= Data shown =
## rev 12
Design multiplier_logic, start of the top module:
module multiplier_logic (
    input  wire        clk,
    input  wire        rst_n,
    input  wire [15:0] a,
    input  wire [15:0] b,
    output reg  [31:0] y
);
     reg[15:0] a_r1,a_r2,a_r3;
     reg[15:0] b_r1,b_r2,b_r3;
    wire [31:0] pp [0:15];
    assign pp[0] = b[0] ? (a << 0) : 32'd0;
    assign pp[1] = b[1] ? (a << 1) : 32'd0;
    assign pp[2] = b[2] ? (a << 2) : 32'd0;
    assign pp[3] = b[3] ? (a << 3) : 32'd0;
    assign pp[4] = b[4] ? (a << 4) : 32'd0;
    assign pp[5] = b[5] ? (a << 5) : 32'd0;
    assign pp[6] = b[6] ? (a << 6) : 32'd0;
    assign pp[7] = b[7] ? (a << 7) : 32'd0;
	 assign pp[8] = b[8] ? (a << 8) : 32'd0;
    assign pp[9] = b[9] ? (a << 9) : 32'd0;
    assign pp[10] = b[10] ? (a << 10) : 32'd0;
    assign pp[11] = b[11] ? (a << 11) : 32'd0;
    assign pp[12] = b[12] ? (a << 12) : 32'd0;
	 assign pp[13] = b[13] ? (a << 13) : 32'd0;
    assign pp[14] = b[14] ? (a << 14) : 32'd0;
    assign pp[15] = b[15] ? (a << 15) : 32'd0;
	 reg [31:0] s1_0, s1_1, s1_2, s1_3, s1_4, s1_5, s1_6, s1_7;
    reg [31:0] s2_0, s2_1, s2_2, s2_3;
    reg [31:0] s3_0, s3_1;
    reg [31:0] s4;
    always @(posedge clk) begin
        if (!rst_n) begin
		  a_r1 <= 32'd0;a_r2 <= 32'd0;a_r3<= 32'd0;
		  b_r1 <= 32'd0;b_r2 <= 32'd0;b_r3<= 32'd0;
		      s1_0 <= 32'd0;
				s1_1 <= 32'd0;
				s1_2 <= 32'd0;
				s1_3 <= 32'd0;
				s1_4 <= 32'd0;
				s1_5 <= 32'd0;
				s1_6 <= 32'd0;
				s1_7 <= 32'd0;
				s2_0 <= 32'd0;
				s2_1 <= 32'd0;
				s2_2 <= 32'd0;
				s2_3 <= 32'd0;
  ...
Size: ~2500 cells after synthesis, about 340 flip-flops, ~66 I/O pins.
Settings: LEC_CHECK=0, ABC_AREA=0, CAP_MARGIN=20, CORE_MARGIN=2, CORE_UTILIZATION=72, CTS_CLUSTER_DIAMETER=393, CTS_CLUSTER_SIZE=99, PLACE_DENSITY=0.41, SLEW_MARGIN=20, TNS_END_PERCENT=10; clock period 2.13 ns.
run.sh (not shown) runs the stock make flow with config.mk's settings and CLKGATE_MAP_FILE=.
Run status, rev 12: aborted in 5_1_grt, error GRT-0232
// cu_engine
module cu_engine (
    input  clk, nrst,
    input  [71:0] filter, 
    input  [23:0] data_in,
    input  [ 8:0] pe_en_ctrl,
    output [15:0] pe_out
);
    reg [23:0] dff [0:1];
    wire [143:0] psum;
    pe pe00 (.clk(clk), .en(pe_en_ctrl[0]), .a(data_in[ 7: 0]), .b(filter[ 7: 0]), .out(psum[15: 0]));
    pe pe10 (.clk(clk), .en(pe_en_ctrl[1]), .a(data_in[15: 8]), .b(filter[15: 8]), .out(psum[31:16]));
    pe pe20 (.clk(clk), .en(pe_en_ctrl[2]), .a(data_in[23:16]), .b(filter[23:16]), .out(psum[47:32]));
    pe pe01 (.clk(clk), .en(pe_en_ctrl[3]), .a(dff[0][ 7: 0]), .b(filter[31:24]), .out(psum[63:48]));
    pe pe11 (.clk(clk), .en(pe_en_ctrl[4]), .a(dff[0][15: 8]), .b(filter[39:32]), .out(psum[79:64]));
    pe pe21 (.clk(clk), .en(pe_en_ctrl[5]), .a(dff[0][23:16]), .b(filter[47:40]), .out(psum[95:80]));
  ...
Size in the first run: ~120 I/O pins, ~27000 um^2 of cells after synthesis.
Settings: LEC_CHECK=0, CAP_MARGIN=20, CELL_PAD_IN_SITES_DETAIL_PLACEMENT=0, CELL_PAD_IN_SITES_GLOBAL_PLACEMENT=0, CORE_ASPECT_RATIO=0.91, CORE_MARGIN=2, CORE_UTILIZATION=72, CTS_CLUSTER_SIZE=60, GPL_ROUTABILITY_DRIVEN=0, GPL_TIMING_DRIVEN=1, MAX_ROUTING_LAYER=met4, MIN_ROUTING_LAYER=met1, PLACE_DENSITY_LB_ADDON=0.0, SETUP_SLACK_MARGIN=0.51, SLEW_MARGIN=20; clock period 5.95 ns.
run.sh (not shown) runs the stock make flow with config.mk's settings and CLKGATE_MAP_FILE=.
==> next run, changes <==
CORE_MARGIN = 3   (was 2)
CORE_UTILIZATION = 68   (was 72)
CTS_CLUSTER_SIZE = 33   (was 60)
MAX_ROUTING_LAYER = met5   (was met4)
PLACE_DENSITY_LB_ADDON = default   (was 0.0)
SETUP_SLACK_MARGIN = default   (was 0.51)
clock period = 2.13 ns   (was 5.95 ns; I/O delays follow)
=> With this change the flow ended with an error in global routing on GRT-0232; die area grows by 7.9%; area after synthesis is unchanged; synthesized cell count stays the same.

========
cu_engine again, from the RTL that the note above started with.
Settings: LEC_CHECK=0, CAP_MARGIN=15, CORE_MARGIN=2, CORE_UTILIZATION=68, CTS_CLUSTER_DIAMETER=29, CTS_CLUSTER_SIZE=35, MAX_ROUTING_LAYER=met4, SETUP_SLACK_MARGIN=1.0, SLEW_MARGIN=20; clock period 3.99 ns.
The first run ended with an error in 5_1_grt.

= Description of the task =
Search the preceding listing for "pins" and extract every line where it is found.

= Completed exercise =
Size: ~2500 cells after synthesis, about 340 flip-flops, ~66 I/O pins.
Size in the first run: ~120 I/O pins, ~27000 um^2 of cells after synthesis.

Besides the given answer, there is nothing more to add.